*Task directions*
Copy out every line of the listing in which "elaborated" appears.

*Dataset entries*
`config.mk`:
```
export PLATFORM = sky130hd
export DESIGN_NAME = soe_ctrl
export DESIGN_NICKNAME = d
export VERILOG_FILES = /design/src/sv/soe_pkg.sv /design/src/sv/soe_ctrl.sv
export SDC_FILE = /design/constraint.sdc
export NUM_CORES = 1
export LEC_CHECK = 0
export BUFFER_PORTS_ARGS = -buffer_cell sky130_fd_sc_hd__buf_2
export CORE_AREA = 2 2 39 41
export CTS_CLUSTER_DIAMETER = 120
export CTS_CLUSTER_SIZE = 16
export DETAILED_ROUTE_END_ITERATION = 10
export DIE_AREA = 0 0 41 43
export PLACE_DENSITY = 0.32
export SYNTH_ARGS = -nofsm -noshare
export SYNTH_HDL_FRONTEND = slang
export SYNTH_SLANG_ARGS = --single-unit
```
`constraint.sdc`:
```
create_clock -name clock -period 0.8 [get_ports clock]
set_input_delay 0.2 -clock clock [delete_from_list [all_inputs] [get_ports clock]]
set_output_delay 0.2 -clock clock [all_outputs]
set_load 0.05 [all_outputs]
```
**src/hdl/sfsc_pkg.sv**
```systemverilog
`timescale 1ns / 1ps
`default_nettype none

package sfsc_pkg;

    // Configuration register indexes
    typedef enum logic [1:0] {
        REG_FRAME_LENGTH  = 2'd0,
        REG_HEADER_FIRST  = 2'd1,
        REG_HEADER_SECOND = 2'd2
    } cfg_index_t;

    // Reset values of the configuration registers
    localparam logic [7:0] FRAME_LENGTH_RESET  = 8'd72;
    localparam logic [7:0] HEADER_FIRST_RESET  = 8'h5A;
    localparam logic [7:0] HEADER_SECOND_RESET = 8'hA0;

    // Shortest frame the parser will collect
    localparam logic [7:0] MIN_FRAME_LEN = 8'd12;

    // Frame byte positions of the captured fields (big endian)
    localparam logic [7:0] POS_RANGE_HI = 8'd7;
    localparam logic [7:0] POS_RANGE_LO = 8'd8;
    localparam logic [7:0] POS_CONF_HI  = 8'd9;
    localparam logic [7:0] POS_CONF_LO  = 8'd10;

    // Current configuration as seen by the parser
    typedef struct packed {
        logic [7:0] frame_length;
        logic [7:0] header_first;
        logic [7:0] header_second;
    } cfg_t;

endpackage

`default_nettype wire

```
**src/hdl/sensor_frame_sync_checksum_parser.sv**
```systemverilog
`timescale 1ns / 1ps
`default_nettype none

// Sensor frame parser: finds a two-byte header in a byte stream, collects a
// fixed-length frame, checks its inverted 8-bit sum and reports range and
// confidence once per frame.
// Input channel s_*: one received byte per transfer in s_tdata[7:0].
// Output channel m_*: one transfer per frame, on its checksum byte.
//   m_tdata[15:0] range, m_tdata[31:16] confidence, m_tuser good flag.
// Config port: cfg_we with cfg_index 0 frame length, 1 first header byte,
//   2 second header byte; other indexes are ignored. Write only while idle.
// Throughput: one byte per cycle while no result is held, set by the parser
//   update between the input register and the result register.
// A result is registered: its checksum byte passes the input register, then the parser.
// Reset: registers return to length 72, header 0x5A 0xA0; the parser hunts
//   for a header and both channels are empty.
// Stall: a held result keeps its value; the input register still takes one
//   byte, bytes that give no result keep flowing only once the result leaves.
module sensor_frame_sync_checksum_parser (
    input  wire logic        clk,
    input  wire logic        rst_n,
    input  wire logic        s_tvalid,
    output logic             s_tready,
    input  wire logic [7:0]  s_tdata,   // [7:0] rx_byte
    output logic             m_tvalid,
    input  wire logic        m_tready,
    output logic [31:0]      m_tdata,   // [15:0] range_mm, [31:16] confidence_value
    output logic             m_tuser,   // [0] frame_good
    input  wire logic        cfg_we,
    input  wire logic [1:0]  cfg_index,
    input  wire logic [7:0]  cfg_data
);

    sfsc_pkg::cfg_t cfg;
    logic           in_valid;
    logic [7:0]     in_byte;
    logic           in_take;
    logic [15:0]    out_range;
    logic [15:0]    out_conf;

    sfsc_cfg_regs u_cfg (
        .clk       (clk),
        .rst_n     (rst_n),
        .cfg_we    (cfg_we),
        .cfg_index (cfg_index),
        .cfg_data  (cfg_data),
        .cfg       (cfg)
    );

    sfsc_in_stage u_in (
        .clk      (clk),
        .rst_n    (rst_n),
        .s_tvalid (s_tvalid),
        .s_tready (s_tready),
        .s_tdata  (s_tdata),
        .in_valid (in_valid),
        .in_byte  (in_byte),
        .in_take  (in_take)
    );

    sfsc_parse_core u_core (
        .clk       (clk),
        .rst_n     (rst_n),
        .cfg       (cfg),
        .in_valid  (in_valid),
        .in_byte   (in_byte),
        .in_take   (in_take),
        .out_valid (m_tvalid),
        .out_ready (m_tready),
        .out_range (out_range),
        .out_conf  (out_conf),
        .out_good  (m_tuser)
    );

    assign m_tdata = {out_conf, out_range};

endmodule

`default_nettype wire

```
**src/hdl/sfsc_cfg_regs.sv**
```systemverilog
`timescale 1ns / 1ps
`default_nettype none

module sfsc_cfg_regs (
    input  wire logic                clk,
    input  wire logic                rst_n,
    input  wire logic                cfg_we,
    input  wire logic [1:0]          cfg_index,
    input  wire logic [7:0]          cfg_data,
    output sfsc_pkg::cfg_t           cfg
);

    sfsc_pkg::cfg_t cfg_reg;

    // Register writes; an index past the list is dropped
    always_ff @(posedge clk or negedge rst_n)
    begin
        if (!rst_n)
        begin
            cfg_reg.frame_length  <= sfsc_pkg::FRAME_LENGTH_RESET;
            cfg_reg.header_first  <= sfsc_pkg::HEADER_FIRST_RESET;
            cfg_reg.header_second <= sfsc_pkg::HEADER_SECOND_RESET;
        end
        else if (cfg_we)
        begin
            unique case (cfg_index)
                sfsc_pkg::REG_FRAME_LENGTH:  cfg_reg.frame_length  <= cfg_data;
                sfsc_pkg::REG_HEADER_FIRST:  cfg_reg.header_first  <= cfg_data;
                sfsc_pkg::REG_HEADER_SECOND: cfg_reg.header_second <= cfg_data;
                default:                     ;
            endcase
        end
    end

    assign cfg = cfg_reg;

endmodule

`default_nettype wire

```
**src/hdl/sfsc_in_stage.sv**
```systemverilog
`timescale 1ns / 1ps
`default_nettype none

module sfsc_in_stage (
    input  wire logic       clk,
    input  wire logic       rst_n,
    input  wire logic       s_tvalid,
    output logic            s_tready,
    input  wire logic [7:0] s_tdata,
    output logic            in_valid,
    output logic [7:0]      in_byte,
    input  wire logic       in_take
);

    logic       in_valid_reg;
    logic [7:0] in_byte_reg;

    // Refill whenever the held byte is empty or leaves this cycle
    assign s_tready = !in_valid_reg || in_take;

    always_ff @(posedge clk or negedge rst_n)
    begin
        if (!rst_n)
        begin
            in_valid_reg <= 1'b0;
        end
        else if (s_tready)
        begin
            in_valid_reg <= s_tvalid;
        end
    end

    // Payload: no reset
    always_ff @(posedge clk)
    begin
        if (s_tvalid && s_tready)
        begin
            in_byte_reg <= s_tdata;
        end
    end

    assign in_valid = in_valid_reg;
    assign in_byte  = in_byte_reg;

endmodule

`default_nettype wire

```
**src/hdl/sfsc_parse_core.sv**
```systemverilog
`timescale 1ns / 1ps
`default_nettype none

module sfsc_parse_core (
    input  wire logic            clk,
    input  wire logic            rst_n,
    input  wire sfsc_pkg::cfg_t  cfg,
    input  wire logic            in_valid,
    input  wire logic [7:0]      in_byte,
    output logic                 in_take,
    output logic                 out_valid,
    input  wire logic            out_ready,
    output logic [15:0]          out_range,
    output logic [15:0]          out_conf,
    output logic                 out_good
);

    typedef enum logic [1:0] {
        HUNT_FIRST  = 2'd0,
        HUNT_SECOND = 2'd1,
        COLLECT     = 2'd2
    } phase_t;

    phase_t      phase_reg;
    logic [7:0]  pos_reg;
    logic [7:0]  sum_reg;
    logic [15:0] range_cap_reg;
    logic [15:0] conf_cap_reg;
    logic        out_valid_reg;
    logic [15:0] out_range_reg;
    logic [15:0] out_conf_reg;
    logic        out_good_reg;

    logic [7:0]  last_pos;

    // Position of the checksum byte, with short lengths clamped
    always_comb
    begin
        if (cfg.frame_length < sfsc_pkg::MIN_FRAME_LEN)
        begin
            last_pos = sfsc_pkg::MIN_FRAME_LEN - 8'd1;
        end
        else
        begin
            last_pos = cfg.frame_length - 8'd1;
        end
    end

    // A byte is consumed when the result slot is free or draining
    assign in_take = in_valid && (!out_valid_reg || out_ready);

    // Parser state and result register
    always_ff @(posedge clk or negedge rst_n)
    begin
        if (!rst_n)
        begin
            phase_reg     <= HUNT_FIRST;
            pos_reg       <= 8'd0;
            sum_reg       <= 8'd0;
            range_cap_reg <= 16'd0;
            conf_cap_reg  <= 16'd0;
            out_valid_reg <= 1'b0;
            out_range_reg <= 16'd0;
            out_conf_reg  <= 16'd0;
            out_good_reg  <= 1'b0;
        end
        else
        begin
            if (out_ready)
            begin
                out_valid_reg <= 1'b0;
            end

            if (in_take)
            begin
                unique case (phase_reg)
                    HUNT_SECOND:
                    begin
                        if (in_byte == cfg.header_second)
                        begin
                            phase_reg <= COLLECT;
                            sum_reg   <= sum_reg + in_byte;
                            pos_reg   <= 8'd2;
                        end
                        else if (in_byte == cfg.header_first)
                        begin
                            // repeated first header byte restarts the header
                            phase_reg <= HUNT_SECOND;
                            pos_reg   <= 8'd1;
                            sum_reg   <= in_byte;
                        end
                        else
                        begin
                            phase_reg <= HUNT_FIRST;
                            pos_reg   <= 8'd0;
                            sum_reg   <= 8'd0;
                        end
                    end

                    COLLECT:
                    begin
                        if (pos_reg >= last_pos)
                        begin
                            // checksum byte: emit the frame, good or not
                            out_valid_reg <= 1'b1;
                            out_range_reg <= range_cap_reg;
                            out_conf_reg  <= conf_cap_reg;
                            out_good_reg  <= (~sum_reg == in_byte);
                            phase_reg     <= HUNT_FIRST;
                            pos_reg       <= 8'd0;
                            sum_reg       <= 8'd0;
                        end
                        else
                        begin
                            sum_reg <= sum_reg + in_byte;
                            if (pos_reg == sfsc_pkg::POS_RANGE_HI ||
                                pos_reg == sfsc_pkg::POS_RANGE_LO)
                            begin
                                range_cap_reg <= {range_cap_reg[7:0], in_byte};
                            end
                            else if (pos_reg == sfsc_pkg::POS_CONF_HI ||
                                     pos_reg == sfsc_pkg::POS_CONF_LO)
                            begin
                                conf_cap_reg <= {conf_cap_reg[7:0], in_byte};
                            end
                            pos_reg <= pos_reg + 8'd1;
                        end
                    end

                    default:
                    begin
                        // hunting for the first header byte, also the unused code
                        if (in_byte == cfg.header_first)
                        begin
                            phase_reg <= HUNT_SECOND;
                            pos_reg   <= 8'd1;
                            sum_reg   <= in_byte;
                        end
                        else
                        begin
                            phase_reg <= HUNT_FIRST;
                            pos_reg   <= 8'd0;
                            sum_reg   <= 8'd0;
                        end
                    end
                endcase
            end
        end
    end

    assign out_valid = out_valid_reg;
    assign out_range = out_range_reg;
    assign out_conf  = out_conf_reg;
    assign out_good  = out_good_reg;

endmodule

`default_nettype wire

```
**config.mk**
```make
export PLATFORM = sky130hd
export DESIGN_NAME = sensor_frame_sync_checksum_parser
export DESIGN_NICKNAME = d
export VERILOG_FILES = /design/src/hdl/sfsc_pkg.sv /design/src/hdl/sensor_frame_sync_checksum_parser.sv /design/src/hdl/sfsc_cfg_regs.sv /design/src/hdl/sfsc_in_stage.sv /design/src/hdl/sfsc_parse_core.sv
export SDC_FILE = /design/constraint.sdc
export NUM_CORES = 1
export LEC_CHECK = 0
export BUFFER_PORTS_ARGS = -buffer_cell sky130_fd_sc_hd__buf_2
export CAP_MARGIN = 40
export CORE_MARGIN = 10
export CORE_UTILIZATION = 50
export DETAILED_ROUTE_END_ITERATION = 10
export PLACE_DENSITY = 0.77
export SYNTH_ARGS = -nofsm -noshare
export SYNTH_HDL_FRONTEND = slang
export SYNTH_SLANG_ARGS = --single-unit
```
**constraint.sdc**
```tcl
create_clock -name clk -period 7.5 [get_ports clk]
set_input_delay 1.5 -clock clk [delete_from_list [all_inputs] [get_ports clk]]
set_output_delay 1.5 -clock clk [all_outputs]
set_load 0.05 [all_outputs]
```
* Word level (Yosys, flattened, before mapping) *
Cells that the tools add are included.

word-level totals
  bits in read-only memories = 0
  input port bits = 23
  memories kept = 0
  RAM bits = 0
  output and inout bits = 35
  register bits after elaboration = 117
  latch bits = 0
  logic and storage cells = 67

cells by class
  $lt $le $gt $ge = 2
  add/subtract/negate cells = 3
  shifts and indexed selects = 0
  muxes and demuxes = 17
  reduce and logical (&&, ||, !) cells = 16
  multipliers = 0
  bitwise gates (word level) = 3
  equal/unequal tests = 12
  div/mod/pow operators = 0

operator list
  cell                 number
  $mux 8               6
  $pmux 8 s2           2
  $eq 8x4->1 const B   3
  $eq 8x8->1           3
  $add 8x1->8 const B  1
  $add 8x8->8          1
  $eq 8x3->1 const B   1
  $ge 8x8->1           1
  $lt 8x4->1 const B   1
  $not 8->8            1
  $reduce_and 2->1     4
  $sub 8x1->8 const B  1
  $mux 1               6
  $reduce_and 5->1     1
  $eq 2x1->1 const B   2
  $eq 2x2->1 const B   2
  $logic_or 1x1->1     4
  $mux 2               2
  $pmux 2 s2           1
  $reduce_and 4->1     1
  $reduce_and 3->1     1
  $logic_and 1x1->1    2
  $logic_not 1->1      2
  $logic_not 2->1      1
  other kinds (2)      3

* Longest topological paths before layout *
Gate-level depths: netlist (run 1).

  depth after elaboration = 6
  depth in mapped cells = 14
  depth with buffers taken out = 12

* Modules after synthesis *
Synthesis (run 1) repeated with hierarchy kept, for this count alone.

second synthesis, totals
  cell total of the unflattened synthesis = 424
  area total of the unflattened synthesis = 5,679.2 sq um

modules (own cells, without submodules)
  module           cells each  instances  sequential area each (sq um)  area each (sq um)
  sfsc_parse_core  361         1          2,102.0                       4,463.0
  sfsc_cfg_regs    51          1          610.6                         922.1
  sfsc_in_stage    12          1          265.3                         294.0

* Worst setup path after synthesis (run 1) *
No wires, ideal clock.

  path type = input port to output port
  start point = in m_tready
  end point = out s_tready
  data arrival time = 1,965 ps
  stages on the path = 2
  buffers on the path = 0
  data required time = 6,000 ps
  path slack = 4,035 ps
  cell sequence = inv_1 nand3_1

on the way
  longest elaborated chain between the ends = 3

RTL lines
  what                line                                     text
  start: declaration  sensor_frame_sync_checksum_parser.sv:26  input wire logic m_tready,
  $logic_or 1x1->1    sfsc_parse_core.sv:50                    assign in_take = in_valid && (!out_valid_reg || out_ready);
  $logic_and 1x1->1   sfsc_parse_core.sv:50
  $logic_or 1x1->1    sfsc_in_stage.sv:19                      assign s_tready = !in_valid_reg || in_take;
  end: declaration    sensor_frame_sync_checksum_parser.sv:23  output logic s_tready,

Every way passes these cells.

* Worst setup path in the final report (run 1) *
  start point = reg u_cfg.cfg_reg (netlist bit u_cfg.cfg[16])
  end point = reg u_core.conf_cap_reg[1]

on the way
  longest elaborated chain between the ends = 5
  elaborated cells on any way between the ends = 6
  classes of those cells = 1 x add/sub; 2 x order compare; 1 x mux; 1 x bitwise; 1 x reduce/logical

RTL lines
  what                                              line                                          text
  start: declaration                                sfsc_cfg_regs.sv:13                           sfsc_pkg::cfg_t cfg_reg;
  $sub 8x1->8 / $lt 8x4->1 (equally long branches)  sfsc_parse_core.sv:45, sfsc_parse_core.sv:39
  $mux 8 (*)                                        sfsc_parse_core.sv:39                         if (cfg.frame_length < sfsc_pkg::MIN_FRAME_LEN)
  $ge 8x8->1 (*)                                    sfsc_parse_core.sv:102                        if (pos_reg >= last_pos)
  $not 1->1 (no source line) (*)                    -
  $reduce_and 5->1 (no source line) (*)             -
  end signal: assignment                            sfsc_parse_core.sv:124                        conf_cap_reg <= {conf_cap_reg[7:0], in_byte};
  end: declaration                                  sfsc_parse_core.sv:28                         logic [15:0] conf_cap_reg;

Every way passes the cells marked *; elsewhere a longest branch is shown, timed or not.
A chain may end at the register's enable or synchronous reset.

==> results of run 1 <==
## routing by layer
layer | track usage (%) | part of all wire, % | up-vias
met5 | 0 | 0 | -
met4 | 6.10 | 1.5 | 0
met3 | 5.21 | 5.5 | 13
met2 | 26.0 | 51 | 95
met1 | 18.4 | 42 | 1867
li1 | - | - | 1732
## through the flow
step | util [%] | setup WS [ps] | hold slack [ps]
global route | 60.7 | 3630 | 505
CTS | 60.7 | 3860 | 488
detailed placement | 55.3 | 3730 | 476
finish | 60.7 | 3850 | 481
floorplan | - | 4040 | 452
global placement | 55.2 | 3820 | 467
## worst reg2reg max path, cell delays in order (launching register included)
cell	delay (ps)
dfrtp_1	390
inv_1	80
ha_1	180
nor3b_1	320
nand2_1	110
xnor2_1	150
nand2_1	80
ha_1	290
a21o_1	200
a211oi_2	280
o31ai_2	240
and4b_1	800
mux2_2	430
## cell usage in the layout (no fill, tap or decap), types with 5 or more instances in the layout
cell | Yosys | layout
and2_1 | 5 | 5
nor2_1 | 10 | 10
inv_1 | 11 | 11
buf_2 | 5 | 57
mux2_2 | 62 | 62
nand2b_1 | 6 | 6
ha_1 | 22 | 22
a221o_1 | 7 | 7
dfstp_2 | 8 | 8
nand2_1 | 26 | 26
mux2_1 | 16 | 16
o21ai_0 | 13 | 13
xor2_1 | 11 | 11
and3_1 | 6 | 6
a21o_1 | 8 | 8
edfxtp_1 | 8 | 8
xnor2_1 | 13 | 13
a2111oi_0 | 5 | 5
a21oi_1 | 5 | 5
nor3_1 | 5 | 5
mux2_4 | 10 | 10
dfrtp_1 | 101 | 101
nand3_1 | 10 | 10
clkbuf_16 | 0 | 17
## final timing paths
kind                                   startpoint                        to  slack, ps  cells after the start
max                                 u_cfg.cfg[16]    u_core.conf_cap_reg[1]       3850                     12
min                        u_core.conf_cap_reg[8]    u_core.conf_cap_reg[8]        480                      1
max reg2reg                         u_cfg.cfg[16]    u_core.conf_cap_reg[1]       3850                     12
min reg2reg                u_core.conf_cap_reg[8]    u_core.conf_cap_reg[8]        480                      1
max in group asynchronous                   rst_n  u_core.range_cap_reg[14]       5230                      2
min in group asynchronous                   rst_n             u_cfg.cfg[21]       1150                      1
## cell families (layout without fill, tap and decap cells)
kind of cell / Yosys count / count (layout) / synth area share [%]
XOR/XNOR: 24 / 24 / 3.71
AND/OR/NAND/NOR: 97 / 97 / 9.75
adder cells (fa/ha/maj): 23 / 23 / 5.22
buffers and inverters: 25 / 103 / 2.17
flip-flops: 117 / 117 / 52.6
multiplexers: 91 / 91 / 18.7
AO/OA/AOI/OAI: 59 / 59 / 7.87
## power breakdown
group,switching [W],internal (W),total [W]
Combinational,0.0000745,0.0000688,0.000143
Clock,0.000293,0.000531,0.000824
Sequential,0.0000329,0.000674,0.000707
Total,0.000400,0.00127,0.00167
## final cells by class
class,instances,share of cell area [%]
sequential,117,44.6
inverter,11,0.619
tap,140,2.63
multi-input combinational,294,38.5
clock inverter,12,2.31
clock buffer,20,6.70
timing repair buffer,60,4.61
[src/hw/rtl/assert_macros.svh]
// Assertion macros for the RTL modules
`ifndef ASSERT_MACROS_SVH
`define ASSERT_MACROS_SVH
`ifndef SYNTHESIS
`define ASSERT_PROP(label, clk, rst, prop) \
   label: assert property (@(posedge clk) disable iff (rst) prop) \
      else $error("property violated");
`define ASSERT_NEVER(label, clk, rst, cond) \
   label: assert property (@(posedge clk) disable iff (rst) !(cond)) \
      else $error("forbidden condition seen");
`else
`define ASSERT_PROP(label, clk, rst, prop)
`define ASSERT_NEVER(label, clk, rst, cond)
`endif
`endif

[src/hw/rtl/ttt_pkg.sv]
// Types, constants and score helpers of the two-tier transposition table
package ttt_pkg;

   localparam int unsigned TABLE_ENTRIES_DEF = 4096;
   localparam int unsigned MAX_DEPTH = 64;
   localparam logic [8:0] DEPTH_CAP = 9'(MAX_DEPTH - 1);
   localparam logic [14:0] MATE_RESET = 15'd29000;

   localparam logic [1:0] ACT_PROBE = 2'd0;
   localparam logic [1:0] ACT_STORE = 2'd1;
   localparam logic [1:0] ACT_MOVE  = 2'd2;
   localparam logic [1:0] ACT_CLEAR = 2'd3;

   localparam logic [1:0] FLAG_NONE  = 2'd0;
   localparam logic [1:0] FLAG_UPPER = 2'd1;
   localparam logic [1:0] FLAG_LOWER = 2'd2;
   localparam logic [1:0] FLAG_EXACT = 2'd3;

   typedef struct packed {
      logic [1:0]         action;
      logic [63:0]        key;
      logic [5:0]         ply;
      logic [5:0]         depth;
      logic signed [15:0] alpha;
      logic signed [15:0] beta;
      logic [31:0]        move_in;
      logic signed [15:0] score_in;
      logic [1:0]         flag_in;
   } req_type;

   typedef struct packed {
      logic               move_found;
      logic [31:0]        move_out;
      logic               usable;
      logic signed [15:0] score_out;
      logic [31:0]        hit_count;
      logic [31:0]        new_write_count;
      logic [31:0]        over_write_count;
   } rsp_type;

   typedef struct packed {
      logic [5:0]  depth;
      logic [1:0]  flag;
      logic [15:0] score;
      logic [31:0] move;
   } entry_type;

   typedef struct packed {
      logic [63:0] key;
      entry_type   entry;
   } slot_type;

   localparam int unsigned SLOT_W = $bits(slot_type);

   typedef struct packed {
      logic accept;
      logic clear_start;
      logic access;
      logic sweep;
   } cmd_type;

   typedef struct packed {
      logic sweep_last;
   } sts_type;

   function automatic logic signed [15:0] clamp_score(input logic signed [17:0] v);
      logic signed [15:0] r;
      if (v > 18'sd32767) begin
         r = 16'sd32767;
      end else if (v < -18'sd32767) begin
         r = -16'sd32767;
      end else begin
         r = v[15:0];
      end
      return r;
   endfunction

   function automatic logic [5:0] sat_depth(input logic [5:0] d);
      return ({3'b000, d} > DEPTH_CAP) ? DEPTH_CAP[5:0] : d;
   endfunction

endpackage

*Response area*
  longest elaborated chain between the ends = 3
  longest elaborated chain between the ends = 5
  elaborated cells on any way between the ends = 6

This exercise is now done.